* Task
Take each line of the entries below that contains "primary" and copy it.

* Stored data entries
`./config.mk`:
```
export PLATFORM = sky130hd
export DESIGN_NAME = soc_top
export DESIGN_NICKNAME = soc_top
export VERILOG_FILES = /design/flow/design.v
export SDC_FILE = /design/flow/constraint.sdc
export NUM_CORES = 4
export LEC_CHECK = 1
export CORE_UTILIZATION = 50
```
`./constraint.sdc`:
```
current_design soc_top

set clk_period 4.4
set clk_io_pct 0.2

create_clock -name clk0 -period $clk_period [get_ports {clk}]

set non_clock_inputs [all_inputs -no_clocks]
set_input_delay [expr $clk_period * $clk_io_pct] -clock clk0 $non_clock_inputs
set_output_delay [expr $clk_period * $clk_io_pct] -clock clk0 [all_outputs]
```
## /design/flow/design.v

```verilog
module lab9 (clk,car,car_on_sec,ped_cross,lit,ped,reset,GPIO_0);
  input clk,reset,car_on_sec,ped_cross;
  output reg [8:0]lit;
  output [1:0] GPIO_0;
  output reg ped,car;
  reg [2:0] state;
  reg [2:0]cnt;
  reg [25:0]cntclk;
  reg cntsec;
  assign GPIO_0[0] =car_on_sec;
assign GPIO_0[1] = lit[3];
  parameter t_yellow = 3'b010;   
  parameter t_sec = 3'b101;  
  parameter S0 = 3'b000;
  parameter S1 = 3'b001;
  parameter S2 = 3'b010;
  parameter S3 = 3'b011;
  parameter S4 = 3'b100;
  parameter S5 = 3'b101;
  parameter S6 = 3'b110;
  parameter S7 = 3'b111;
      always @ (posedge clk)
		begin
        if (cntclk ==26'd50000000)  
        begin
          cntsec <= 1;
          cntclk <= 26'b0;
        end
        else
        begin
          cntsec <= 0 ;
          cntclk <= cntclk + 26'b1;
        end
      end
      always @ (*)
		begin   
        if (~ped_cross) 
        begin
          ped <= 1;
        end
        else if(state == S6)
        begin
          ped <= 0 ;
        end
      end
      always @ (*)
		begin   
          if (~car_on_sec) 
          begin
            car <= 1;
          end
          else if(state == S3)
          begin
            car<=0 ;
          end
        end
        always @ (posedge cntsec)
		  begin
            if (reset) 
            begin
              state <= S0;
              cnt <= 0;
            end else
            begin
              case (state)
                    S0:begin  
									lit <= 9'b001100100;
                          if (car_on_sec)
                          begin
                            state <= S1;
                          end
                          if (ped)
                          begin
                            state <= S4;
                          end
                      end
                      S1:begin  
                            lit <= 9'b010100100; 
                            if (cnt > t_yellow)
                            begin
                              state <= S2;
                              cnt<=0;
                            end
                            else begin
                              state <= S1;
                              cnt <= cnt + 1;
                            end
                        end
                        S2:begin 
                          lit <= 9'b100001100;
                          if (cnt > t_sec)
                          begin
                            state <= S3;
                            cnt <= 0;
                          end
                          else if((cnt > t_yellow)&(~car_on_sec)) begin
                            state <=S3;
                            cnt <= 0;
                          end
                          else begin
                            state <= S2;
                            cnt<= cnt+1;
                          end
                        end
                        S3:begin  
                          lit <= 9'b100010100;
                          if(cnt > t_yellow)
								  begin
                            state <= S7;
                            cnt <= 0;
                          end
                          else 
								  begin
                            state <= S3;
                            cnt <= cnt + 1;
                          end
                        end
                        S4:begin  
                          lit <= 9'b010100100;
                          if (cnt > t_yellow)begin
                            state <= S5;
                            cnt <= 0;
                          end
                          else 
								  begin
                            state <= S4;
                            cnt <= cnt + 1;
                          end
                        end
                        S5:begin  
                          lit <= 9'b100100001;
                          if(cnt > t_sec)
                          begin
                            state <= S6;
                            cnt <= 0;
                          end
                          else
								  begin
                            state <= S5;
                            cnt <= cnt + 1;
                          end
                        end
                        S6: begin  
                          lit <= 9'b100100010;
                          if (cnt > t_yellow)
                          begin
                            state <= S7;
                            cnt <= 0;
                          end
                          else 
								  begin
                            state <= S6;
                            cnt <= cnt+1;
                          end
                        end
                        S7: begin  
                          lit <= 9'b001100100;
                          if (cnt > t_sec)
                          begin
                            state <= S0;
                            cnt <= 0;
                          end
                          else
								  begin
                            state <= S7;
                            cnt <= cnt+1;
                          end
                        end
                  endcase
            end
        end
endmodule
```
* * *
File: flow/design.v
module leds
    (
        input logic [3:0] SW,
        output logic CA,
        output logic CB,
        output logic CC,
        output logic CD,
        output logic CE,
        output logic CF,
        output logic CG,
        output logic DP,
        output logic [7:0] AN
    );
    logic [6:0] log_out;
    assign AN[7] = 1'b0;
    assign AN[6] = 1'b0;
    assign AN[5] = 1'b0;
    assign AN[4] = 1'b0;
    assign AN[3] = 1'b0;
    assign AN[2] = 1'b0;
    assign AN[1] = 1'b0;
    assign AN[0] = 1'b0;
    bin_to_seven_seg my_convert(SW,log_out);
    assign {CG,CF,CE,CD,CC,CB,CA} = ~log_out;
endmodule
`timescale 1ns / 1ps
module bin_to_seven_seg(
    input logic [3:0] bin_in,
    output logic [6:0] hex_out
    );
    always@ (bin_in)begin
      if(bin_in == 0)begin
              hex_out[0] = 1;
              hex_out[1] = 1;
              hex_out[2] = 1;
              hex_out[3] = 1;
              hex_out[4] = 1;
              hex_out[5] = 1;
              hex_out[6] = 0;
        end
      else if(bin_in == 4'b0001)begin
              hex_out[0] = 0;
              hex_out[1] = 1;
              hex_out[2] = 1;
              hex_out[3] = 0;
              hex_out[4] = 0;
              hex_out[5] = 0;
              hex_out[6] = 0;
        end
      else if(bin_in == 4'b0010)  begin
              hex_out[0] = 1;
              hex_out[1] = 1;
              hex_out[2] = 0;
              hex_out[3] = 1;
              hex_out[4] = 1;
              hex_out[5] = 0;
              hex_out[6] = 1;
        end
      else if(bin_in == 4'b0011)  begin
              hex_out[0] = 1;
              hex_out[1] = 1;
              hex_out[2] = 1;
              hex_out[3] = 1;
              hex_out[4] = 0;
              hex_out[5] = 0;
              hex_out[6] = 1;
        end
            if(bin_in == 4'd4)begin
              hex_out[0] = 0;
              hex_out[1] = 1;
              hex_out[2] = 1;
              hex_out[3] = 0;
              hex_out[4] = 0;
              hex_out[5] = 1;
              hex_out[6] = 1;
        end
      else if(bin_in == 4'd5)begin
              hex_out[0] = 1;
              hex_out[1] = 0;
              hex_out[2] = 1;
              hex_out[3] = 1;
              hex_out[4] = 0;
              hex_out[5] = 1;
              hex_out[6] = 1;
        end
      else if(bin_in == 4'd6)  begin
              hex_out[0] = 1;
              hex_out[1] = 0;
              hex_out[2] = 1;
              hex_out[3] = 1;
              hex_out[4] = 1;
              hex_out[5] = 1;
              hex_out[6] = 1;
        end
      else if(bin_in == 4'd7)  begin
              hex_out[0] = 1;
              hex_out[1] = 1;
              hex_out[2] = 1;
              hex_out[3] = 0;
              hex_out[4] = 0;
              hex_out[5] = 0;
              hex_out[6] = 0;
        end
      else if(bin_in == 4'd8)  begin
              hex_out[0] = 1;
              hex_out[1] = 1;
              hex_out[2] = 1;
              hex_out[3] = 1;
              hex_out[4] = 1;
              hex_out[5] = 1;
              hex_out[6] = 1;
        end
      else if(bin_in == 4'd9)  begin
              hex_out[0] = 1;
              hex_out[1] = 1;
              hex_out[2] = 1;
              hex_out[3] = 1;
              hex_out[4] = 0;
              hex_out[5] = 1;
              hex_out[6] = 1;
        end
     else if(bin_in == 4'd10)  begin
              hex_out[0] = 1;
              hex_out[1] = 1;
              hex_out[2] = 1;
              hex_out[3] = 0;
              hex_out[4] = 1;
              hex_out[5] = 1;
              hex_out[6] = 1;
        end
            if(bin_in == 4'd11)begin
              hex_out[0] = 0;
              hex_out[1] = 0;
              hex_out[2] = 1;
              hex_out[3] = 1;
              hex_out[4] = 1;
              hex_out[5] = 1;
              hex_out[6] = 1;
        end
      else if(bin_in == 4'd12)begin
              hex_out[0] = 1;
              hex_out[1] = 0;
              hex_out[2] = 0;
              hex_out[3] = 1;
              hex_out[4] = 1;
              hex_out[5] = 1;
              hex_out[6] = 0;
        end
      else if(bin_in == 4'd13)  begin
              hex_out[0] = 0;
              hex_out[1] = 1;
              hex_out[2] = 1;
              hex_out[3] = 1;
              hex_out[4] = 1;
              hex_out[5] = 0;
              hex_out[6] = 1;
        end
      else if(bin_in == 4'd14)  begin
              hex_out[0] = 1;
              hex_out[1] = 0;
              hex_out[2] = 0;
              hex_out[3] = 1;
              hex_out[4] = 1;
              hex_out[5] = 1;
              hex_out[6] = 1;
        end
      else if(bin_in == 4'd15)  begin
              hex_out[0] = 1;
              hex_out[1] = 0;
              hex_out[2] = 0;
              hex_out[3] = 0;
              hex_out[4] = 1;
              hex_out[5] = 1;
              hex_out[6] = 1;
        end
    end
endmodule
--
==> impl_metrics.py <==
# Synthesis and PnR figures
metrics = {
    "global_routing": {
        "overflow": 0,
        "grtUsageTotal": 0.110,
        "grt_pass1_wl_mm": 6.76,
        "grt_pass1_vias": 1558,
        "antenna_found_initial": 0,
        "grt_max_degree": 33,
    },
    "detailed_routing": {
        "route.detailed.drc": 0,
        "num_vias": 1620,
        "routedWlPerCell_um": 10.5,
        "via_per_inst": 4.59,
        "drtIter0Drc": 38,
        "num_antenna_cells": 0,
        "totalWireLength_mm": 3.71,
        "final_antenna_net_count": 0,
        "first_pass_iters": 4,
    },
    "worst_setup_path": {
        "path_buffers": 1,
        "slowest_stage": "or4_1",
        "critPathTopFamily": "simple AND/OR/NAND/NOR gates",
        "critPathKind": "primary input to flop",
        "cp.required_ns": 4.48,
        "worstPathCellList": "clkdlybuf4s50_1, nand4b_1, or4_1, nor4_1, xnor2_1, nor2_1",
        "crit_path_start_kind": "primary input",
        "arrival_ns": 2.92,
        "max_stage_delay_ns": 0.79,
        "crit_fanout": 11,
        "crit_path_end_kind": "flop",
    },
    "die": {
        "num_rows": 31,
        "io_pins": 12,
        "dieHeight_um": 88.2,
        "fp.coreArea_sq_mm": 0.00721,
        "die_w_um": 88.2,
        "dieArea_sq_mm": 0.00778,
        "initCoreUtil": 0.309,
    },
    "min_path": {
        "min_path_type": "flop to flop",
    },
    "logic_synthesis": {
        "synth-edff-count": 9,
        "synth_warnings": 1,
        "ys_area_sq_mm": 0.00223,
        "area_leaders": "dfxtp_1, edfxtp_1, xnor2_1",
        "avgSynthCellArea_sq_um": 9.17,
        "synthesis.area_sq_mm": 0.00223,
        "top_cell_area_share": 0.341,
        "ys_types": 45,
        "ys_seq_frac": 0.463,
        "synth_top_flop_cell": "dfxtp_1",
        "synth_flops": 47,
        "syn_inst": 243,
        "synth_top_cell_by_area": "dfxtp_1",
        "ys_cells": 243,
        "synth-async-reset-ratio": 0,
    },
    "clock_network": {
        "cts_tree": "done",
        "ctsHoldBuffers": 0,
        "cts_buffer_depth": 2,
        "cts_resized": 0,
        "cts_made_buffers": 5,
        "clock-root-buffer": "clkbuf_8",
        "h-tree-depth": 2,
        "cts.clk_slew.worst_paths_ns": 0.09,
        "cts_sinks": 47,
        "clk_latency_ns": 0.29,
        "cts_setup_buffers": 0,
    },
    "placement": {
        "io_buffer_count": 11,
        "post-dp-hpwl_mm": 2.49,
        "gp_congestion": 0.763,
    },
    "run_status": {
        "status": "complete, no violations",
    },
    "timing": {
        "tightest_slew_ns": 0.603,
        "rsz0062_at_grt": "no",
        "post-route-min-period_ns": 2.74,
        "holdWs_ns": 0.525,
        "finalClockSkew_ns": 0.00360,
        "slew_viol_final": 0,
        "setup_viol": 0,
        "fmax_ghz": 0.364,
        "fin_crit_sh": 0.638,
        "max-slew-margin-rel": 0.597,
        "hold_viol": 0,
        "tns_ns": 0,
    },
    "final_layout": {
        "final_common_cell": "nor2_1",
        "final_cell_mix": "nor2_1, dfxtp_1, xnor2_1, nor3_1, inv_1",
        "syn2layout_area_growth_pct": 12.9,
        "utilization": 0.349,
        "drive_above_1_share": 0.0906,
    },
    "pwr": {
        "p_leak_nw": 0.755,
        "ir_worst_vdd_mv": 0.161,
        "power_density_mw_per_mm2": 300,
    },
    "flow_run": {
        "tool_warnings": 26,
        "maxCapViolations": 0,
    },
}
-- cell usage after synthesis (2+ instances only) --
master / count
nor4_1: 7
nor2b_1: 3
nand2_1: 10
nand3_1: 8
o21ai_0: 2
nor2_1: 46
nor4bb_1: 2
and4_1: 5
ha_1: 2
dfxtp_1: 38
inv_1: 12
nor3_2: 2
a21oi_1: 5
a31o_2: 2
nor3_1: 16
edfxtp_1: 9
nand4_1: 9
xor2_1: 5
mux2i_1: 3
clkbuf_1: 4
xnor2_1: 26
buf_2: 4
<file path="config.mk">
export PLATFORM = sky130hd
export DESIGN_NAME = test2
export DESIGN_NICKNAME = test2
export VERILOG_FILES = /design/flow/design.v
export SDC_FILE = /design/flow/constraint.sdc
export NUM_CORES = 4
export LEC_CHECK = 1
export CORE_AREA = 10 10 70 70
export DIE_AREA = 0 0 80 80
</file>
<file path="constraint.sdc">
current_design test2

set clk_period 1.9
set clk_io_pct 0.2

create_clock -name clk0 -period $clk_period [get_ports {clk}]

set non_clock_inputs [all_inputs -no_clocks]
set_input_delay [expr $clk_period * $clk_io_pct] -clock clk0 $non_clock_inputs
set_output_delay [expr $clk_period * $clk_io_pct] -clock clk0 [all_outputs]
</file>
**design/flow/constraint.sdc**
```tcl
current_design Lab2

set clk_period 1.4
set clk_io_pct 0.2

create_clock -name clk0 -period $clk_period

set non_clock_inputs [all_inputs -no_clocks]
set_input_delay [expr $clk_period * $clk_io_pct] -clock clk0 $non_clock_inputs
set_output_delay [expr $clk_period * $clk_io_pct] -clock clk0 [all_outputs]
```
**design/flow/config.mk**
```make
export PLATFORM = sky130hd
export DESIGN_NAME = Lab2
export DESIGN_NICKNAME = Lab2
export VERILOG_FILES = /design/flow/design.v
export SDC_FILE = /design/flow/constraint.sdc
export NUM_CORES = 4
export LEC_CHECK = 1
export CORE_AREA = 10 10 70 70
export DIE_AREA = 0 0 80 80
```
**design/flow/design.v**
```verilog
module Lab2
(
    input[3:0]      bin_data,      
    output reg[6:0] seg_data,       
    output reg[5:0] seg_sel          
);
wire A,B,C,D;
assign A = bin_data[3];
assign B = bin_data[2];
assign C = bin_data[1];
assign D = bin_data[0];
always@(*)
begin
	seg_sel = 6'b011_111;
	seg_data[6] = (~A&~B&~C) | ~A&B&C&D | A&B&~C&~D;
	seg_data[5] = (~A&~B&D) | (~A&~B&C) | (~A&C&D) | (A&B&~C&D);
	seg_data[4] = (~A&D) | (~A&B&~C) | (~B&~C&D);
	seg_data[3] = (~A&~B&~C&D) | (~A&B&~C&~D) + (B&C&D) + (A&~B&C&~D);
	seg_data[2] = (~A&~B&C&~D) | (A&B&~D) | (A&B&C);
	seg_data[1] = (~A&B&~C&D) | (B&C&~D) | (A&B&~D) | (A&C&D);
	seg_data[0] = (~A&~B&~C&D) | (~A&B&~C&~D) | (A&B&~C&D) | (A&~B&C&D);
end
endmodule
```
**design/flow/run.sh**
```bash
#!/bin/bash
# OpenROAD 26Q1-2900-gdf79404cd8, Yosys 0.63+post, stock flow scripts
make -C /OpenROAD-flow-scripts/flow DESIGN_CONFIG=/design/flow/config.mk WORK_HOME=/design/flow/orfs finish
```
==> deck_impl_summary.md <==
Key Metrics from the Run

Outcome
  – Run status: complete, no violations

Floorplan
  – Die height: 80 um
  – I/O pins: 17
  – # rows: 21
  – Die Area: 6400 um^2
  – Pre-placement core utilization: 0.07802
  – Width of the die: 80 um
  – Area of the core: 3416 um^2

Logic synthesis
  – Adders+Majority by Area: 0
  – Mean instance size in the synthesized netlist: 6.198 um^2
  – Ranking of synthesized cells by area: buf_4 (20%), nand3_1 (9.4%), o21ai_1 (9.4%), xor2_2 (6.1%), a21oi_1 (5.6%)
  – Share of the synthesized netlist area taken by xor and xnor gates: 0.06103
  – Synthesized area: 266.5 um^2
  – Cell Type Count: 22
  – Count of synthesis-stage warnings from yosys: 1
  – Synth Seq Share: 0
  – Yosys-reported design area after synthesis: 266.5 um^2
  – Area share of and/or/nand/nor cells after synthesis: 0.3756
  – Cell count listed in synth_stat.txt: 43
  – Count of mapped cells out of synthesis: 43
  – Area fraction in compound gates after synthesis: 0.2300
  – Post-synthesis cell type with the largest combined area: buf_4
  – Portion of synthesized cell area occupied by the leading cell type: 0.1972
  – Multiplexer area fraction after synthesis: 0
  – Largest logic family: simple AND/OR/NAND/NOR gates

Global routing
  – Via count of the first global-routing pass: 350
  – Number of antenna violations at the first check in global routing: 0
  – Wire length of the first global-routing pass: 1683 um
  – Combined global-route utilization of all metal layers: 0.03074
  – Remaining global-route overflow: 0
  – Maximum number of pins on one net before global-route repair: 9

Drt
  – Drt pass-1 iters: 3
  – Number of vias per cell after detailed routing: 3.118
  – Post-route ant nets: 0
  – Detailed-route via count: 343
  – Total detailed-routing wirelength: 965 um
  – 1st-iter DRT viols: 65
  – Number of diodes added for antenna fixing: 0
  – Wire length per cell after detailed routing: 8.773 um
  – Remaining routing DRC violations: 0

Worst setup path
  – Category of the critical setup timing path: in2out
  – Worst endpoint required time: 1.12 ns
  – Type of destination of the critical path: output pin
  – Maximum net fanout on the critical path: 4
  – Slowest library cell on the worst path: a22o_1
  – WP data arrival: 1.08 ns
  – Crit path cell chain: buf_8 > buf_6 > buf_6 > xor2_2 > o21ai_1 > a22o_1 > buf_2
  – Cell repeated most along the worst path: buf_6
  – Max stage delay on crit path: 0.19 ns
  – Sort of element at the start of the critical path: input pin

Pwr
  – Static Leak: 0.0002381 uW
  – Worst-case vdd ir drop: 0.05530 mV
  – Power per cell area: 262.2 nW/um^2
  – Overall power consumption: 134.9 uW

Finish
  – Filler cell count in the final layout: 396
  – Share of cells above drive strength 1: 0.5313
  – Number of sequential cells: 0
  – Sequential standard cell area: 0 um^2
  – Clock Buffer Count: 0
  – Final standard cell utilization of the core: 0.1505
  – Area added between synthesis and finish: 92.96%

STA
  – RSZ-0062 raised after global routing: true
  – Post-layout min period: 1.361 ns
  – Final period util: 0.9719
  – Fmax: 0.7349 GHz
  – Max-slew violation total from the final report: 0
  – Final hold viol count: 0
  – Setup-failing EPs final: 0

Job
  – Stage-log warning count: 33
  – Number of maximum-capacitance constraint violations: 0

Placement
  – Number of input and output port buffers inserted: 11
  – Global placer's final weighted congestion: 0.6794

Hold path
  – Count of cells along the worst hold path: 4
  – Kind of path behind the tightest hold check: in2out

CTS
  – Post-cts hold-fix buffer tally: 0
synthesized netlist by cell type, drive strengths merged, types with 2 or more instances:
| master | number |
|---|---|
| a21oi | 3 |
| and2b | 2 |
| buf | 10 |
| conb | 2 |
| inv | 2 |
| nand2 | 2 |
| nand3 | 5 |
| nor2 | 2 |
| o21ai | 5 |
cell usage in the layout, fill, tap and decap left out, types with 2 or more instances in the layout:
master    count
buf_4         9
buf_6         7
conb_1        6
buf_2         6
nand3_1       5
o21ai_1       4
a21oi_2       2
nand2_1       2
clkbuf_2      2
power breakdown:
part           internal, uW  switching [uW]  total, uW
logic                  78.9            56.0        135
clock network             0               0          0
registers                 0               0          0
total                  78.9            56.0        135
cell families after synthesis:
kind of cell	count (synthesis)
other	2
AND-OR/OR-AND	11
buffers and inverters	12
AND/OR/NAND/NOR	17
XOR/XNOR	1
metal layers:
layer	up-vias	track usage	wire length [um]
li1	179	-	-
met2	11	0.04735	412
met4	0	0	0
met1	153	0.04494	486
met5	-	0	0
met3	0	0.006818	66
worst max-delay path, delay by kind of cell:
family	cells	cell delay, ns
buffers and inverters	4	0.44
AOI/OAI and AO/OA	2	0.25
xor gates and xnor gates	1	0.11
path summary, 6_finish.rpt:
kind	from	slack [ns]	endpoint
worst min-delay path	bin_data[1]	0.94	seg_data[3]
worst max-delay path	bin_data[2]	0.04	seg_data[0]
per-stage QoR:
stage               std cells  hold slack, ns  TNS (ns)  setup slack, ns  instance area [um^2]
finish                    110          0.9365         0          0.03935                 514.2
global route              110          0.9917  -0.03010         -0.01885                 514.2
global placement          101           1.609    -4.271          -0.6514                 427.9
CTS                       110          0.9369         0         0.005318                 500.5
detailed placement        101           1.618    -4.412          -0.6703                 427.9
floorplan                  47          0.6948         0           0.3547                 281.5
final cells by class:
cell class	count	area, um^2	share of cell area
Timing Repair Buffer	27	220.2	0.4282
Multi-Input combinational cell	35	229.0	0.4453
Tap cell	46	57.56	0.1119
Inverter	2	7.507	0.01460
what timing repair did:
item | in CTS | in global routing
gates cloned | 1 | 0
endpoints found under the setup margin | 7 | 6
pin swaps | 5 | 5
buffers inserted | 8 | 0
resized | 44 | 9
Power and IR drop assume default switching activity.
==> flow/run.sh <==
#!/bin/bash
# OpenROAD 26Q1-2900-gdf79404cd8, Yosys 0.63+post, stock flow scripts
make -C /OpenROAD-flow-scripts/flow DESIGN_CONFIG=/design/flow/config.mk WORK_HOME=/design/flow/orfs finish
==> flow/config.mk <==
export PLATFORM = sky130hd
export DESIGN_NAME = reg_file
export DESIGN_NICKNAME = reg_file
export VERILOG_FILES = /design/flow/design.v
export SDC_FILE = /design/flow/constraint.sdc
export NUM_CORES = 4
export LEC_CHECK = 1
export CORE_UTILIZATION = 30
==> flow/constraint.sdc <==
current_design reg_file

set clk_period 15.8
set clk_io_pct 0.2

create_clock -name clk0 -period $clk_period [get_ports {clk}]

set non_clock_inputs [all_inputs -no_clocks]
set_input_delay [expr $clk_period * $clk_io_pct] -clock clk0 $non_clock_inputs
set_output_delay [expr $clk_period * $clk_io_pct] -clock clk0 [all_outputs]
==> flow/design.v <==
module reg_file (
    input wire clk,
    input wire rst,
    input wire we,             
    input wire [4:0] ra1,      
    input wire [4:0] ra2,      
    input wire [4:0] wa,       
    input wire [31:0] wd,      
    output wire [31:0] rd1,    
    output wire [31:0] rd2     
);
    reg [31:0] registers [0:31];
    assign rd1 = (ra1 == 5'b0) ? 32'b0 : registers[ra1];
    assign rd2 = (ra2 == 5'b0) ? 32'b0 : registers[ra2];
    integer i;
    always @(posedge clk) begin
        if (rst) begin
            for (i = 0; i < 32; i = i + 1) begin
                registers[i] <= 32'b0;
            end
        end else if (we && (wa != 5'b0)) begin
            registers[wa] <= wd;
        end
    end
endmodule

* Finished exercise
        "critPathKind": "primary input to flop",
        "crit_path_start_kind": "primary input",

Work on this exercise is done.